• **Problem statement**
If a line below includes the string "simple", copy it.

* * * * * * * * *

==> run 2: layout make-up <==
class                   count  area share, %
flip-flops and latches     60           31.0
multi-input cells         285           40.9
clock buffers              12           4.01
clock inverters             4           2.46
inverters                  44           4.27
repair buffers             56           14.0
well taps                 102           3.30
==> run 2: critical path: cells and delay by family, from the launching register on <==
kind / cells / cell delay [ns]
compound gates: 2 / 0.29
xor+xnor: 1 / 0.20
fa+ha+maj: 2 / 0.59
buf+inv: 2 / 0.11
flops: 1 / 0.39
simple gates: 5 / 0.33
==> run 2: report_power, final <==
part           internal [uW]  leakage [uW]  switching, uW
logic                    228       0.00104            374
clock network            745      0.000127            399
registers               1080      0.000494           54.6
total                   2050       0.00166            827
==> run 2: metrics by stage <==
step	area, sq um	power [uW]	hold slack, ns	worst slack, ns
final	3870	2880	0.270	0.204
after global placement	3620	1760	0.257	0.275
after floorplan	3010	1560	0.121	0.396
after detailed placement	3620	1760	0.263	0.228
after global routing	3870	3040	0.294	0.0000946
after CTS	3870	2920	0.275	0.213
[config.mk]
export PLATFORM = sky130hd
export DESIGN_NAME = mpx_muldiv
export DESIGN_NICKNAME = d
export VERILOG_FILES = /design/src/rtl/mpx_muldiv.sv
export SDC_FILE = /design/constraint.sdc
export NUM_CORES = 2
export LEC_CHECK = 0
export BUFFER_PORTS_ARGS = -buffer_cell sky130_fd_sc_hd__buf_2
export CAP_MARGIN = 20
export CORE_UTILIZATION = 44
export CTS_BUF_LIST = sky130_fd_sc_hd__clkbuf_8
export DETAILED_ROUTE_END_ITERATION = 8
export GPL_ROUTABILITY_DRIVEN = 1
export HOLD_SLACK_MARGIN = 0.06
export SLEW_MARGIN = 20
export SYNTH_ARGS = -nofsm -noshare
export SYNTH_HDL_FRONTEND = slang
export SYNTH_SLANG_ARGS = --single-unit
[constraint.sdc]
create_clock -name clk_i -period 24.1 [get_ports clk_i]
set_input_delay 4.82 -clock clk_i [delete_from_list [all_inputs] [get_ports clk_i]]
set_output_delay 4.82 -clock clk_i [all_outputs]
set_load 0.1 [all_outputs]
[src/rtl/mpx_muldiv.sv]
// Iterative MULT/MULTU/DIV/DIVU unit for the MPX core.
// Multiplies retire in 2 cycles and divides in 33 (restoring, one bit per cycle).
module mpx_muldiv (
    input  logic        clk_i,
    input  logic        rst_i,
    input  logic        opcode_valid_i,
    input  logic [1:0]  op_i,
    input  logic [31:0] operand_ra_i,
    input  logic [31:0] operand_rb_i,
    input  logic        flush_i,
    output logic        busy_o,
    output logic        writeback_valid_o,
    output logic [31:0] writeback_hi_o,
    output logic [31:0] writeback_lo_o
);

    typedef enum logic [1:0] {S_IDLE, S_MUL, S_DIV, S_DONE} state_t;

    state_t state;
    logic [5:0] cnt;
    logic accept;
    logic is_signed;

    logic signed [32:0] mul_a;
    logic signed [32:0] mul_b;
    logic signed [63:0] prod;

    logic [31:0] ra_q;
    logic [31:0] dvs;
    logic [31:0] rem;
    logic [31:0] quo;
    logic        q_neg;
    logic        r_neg;
    logic        div_zero;

    logic [32:0] part;
    logic        ge;
    logic [31:0] rem_nxt;
    logic [31:0] quo_nxt;

    function automatic logic [31:0] abs_val(input logic [31:0] v);
        return v[31] ? (32'd0 - v) : v;
    endfunction

    function automatic logic [31:0] set_sign(input logic [31:0] v, input logic neg);
        return neg ? (32'd0 - v) : v;
    endfunction

    assign busy_o            = (state == S_MUL) || (state == S_DIV);
    assign accept            = opcode_valid_i && !busy_o && !flush_i;
    assign writeback_valid_o = (state == S_DONE) && !flush_i;
    assign is_signed         = !op_i[0];

    assign prod = mul_a * mul_b;

    // Restoring step: shift the next dividend bit in, subtract when it fits.
    always_comb begin
        part    = {rem, quo[31]};
        ge      = (part >= {1'b0, dvs});
        rem_nxt = part[31:0];
        quo_nxt = {quo[30:0], 1'b0};
        if (ge) begin
            rem_nxt = part[31:0] - dvs;
            quo_nxt = {quo[30:0], 1'b1};
        end
    end

    // Operand and working registers: loaded on accept, shifted while dividing.
    always_ff @(posedge clk_i) begin
        if (accept) begin
            mul_a    <= is_signed ? {operand_ra_i[31], operand_ra_i} : {1'b0, operand_ra_i};
            mul_b    <= is_signed ? {operand_rb_i[31], operand_rb_i} : {1'b0, operand_rb_i};
            ra_q     <= operand_ra_i;
            rem      <= 32'd0;
            quo      <= is_signed ? abs_val(operand_ra_i) : operand_ra_i;
            dvs      <= is_signed ? abs_val(operand_rb_i) : operand_rb_i;
            q_neg    <= is_signed && (operand_ra_i[31] ^ operand_rb_i[31]);
            r_neg    <= is_signed && operand_ra_i[31];
            div_zero <= (operand_rb_i == 32'd0);
        end else if (state == S_DIV) begin
            rem <= rem_nxt;
            quo <= quo_nxt;
        end
    end

    // Control FSM and result registers.
    always_ff @(posedge clk_i or negedge rst_i) begin
        if (!rst_i) begin
            state          <= S_IDLE;
            cnt            <= 6'd0;
            writeback_hi_o <= 32'd0;
            writeback_lo_o <= 32'd0;
        end else if (flush_i) begin
            state <= S_IDLE;
            cnt   <= 6'd0;
        end else begin
            case (state)
                S_IDLE, S_DONE: begin
                    cnt <= 6'd0;
                    if (accept) begin
                        state <= op_i[1] ? S_DIV : S_MUL;
                    end else begin
                        state <= S_IDLE;
                    end
                end
                S_MUL: begin
                    writeback_hi_o <= prod[63:32];
                    writeback_lo_o <= prod[31:0];
                    state          <= S_DONE;
                end
                S_DIV: begin
                    cnt <= cnt + 6'd1;
                    if (cnt == 6'd31) begin
                        cnt   <= 6'd0;
                        state <= S_DONE;
                        if (div_zero) begin
                            writeback_hi_o <= ra_q;
                            writeback_lo_o <= 32'hFFFF_FFFF;
                        end else begin
                            writeback_hi_o <= set_sign(rem_nxt, r_neg);
                            writeback_lo_o <= set_sign(quo_nxt, q_neg);
                        end
                    end
                end
                default: state <= S_IDLE;
            endcase
        end
    end

endmodule

==> results.md <==
* Finish-stage setup viols at 0
* CTS tree: done
* Slew HR at 29.0%
* Die ar. at 120000 µm²
* Initial Util at 44.4%
* IO Port Bufs at 135
* Worst Max-Slew Pin Slew at 1.07 ns
* Setup WS post-layout at 13.72 ns
* Layout cell share with drive strength beyond 1 at 5.59%
* GP Congestion at 0.937
* Global-route wire length before repair at 238000 µm
* Vias at 38.6k
* Max_cap viols at 0
* Worst clock skew at 0.0335 ns
* Non-filler instance count after layout at 7206
* Row cnt at 126
* Setup Fix Bufs, Post-CTS at 0
* HP Class: register to register
* Post-Syn Nets at 7106
* Number of synthesized flops with an enable pin at 132
* Synth top area share at 43.1%
* Seq cells post-synth at 236
* Final antenna-violating net count at 0
* Dpl hpwl at 117000 µm
* CTS root buffer: clkbuf_8
* Synth area leaders: fa_1, inv_1, edfxtp_1
* Placed Cells at 7123
* Crit. End Element: output pin
* Core area at 118000 µm²
* Most frequent cells in the layout: inv_1, fa_1, nand2_1
* YS warnings at 0
* GRT overflow at 0
* Critical Path AT at 5.56 ns
* Clk sinks at 236
* Post-synth ARST share at 30.5%
* Total Routing Usage GR at 25.5%
* Initial antenna violation count at 16
* DR pass1 iterations at 6
* Pin count of the biggest net entering global routing at 94
* CTS clk-pin slew, worst paths at 0.06 ns
* Cell mode on critical path: buf_2
* Routed wire per std cell at 20.5 µm
* WL met1 at 62900 µm
* RSZ-0062 raised after global routing: no
* Crit path kind: input port to output pin
* Hold_buf cts at 0
* Via density at 5.36
* Final wirelength at 148000 µm
* Vias in the first global route at 41.0k
* Cts repair resizes at 0
* Dpl ws at 13.70 ns
* Routed length on met3 at 8240 µm
* Final Hold Viols at 0
* Maximum root-to-sink buffer count at 3
* Avg Cell Area, Syn at 9.24 µm²
* Chip Height at 347 µm
* Max-slew violation count at 0
* Die Wd at 347 µm
* DRC Markers at 0
* Metal2 WL at 72600 µm
* Highest metal used: met5
* Cell taking the most area after synthesis: fa_1
* Status: finished clean
* CP max FO at 8
* Drt first-iter violations at 2726
* Final Cycle Share at 43.1%
* Startpoint types: input port
* Most common cell after layout, fill and taps aside: inv_1
* Dominant synthesized flop cell: edfxtp_1
* Critical Path RT at 19.28 ns
* Nets at 7079
* Fmax at 0.0964 GHz
* Post-synthesis cell area at 52300 µm²
* Setup TNS Final at 0 ns
* Critical path's largest stage delay at 0.45 ns
* Worst-Skew Late Latency at 0.60 ns
* Clock H-tree levels at 2
* Mapped Cells at 5659
* I/O Pins at 136
* Synthesis-to-layout area growth at 5.77%
* Distinct cells, synth at 90
* Sequential fraction of the synthesis area at 12.2%
* Slowest stage cell, crit path: buf_2
* CP cell instances: buf_2 > nor2b_1 > buf_2
* Tmin final at 10.38 ns
* Total CTS buffers at 43
## area by class of cell
class | count | area [µm²]
inverters | 1186 | 4460
fillers | 11350 | 62600
clock buffers | 50 | 688
flip-flops and latches | 236 | 6410
well taps | 1536 | 1920
repair buffers | 216 | 1290
clock inverters | 29 | 213
multi-input cells | 3949 | 40300
diodes | 4 | 10.0
## cell families (layout without fill, tap and decap cells)
family / after synthesis / in the layout / synth area share, %
DFF: 236 / 236 / 12.2
buffers and inverters: 1474 / 1481 / 10.7
and+or+nand+nor: 1677 / 1677 / 15.8
other: 0 / 4 / 0
adders and majority gates: 1377 / 1377 / 49.1
muxes: 30 / 30 / 0.586
AOI/OAI and AO/OA: 660 / 660 / 8.17
xor gates and xnor gates: 205 / 205 / 3.43
## path summary, 6_finish.rpt
kind / start / endpoint / slack (ns) / cells after the start
setup / recovery: flush_i / writeback_valid_o / 13.72 / 3
setup reg to reg: mul_a[20] / writeback_hi_o[28] / 14.72 / 28
max in group asynchronous: rst_i / writeback_hi_o[19] / 18.87 / 2
hold reg to reg: writeback_hi_o[7] / writeback_hi_o[7] / 0.48 / 2
hold / removal: writeback_hi_o[7] / writeback_hi_o[7] / 0.48 / 2
min in group asynchronous: rst_i / cnt[5] / 4.15 / 1
## per-stage QoR
| stage | util [%] | cell area [µm²] | hold WS, ns |
|---|---|---|---|
| detailed placement | 46.1 | 54400 | 0.464 |
| finish | 46.9 | 55300 | 0.482 |
| floorplan | - | 52300 | 0.437 |
| global route | 46.9 | 55300 | 0.495 |
| global placement | 46.1 | 54400 | 0.459 |
| CTS | 46.9 | 55300 | 0.478 |
## critical path: cells and delay by family
kind          cells  cell delay, ns
simple gates      1            0.14
buf+inv           2            0.60
## metal layers
metal,global-route usage [%],vias up
li1,-,17194
met5,0,-
met2,43.3,1149
met3,2.33,189
met4,6.69,2
met1,34.9,20088
## registers in the layout, summed over array words and instances, names as in the netlist
signal,flops
q_neg,1
mul_b,33
mul_a,33
writeback_hi_o,32
r_neg,1
cnt,6
rem,32
writeback_lo_o,32
quo,32
dvs,31
state,2
div_zero,1
## synth_stat cells, types with 25 or more instances
cell type     n
inv_1      1184
fa_1       1126
nand2_1     722
and2_1      544
clkbuf_1    269
ha_1        251
o21ai_0     198
nor2_1      160
xnor2_1     139
edfxtp_1    132
a21oi_1     123
dfrtp_1      72
xor2_1       66
nor3_1       46
a21o_1       39
nor2b_1      36
a31oi_1      33
a211oi_1     32
dfxtp_1      32
nand3_1      32
o31ai_1      27
o21a_1       26
mux2i_1      25
Power is left out: the tool's default activity adds up to more than one toggle a clock period on the data nets, which glitch-free logic cannot reach.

* * * * * * * * *

• **Result of the task**
simple gates: 5 / 0.33
simple gates      1            0.14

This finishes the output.